• **Task goal**
When the line containing "pz <= zero;" is reached, include it and end there; set down verbatim every line before it, starting at the top of the records.

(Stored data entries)
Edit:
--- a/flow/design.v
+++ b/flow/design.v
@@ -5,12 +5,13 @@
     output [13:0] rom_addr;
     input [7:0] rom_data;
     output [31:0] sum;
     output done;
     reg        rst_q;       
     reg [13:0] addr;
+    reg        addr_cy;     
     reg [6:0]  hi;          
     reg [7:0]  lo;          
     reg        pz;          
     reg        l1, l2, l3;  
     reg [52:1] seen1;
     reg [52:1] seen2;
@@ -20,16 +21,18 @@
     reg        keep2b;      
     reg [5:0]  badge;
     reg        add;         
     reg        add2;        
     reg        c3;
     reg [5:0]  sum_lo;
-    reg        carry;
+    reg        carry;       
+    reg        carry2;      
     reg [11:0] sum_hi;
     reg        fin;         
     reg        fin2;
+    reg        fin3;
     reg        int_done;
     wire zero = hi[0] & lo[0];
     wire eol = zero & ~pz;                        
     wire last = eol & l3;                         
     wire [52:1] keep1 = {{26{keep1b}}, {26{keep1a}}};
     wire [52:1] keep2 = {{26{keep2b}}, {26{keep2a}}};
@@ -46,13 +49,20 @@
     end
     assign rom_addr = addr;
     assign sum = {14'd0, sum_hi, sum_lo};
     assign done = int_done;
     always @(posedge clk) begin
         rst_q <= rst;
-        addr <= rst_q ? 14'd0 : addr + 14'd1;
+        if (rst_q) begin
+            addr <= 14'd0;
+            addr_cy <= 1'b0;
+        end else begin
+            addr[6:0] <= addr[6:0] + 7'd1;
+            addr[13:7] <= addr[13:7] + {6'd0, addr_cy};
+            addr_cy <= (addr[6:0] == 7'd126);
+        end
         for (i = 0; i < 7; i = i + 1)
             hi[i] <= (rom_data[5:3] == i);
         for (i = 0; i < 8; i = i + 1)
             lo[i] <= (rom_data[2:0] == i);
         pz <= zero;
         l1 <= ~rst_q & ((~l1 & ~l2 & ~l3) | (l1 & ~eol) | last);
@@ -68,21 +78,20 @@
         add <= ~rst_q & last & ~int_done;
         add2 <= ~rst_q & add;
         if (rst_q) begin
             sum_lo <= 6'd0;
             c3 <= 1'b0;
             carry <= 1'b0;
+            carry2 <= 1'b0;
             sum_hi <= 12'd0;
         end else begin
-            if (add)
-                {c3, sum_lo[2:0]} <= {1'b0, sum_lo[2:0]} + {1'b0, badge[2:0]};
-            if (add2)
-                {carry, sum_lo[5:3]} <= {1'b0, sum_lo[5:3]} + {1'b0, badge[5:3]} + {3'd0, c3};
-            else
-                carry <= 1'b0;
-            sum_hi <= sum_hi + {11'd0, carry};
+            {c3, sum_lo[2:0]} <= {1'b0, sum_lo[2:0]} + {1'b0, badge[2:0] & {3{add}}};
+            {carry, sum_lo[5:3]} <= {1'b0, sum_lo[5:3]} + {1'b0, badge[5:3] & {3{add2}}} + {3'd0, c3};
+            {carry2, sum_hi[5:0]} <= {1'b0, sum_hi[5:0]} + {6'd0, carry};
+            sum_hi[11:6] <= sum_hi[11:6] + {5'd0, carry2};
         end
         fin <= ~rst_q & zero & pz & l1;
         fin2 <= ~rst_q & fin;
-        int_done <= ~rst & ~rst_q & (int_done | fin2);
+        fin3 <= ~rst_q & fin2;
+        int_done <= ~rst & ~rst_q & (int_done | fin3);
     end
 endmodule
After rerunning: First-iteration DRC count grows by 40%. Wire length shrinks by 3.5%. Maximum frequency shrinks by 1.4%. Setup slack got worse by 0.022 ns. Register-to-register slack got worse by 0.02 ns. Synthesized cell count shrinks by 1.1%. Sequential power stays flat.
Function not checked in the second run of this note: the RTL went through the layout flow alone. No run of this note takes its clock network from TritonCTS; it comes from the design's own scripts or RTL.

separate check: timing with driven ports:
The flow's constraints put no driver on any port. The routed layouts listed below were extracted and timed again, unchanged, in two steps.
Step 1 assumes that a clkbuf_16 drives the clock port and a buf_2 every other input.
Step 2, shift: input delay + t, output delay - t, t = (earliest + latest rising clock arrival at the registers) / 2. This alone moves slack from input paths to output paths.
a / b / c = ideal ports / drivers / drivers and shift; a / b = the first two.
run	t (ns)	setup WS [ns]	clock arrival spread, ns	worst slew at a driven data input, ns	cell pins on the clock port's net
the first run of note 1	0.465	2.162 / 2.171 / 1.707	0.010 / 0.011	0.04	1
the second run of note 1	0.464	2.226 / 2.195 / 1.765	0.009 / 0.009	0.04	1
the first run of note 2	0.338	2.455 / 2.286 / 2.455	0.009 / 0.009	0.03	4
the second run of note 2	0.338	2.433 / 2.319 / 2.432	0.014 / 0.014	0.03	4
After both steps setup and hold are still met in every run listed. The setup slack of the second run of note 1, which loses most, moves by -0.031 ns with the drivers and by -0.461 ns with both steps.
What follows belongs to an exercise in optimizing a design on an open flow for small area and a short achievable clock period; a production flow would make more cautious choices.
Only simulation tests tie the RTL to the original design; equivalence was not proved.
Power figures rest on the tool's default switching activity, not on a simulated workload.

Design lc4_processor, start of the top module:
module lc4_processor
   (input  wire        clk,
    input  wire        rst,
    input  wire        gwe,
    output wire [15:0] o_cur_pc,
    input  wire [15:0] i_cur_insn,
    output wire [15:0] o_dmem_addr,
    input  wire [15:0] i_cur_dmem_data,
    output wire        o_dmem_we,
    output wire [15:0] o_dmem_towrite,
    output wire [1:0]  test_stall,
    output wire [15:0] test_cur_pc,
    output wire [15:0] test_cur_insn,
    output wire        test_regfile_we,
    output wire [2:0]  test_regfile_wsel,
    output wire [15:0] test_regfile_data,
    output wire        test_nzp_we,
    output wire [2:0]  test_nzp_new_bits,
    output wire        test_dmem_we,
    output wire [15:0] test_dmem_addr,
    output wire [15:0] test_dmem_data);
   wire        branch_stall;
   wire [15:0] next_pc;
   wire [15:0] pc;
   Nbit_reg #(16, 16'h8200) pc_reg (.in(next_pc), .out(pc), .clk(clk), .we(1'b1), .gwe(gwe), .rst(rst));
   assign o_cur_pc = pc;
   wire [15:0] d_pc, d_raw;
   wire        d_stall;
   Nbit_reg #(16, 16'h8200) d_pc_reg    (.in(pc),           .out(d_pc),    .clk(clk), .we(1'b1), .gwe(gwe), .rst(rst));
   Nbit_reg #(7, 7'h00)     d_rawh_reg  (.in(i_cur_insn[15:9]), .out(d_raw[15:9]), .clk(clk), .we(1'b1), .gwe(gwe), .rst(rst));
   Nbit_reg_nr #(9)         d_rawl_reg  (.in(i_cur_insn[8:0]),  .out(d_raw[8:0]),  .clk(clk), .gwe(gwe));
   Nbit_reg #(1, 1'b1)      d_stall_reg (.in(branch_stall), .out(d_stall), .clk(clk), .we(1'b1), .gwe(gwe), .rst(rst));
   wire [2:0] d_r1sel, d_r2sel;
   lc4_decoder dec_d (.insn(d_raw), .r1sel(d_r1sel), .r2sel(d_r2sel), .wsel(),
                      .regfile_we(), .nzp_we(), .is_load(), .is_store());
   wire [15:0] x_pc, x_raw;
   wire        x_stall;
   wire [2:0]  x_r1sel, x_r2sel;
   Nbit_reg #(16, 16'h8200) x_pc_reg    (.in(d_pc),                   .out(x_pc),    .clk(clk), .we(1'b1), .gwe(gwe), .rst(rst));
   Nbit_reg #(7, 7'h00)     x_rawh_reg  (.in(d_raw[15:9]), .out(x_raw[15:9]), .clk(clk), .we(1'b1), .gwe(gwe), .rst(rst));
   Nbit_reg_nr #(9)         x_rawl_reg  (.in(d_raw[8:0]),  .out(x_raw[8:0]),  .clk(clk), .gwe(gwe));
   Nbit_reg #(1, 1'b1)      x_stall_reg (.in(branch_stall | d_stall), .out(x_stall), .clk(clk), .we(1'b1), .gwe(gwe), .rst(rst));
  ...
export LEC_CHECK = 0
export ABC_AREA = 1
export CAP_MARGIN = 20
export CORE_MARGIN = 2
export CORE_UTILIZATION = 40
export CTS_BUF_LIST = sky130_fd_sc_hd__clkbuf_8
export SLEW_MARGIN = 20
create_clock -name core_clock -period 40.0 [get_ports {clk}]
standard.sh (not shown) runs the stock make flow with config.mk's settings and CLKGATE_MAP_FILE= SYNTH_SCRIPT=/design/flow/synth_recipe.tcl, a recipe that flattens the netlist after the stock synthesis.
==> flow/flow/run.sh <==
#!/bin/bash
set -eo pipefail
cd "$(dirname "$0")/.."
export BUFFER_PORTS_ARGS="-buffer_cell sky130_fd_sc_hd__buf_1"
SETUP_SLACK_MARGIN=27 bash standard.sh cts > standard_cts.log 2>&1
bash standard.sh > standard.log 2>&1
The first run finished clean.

• **Answer to this problem**
Edit:
--- a/flow/design.v
+++ b/flow/design.v
@@ -5,12 +5,13 @@
     output [13:0] rom_addr;
     input [7:0] rom_data;
     output [31:0] sum;
     output done;
     reg        rst_q;       
     reg [13:0] addr;
+    reg        addr_cy;     
     reg [6:0]  hi;          
     reg [7:0]  lo;          
     reg        pz;          
     reg        l1, l2, l3;  
     reg [52:1] seen1;
     reg [52:1] seen2;
@@ -20,16 +21,18 @@
     reg        keep2b;      
     reg [5:0]  badge;
     reg        add;         
     reg        add2;        
     reg        c3;
     reg [5:0]  sum_lo;
-    reg        carry;
+    reg        carry;       
+    reg        carry2;      
     reg [11:0] sum_hi;
     reg        fin;         
     reg        fin2;
+    reg        fin3;
     reg        int_done;
     wire zero = hi[0] & lo[0];
     wire eol = zero & ~pz;                        
     wire last = eol & l3;                         
     wire [52:1] keep1 = {{26{keep1b}}, {26{keep1a}}};
     wire [52:1] keep2 = {{26{keep2b}}, {26{keep2a}}};
@@ -46,13 +49,20 @@
     end
     assign rom_addr = addr;
     assign sum = {14'd0, sum_hi, sum_lo};
     assign done = int_done;
     always @(posedge clk) begin
         rst_q <= rst;
-        addr <= rst_q ? 14'd0 : addr + 14'd1;
+        if (rst_q) begin
+            addr <= 14'd0;
+            addr_cy <= 1'b0;
+        end else begin
+            addr[6:0] <= addr[6:0] + 7'd1;
+            addr[13:7] <= addr[13:7] + {6'd0, addr_cy};
+            addr_cy <= (addr[6:0] == 7'd126);
+        end
         for (i = 0; i < 7; i = i + 1)
             hi[i] <= (rom_data[5:3] == i);
         for (i = 0; i < 8; i = i + 1)
             lo[i] <= (rom_data[2:0] == i);
         pz <= zero;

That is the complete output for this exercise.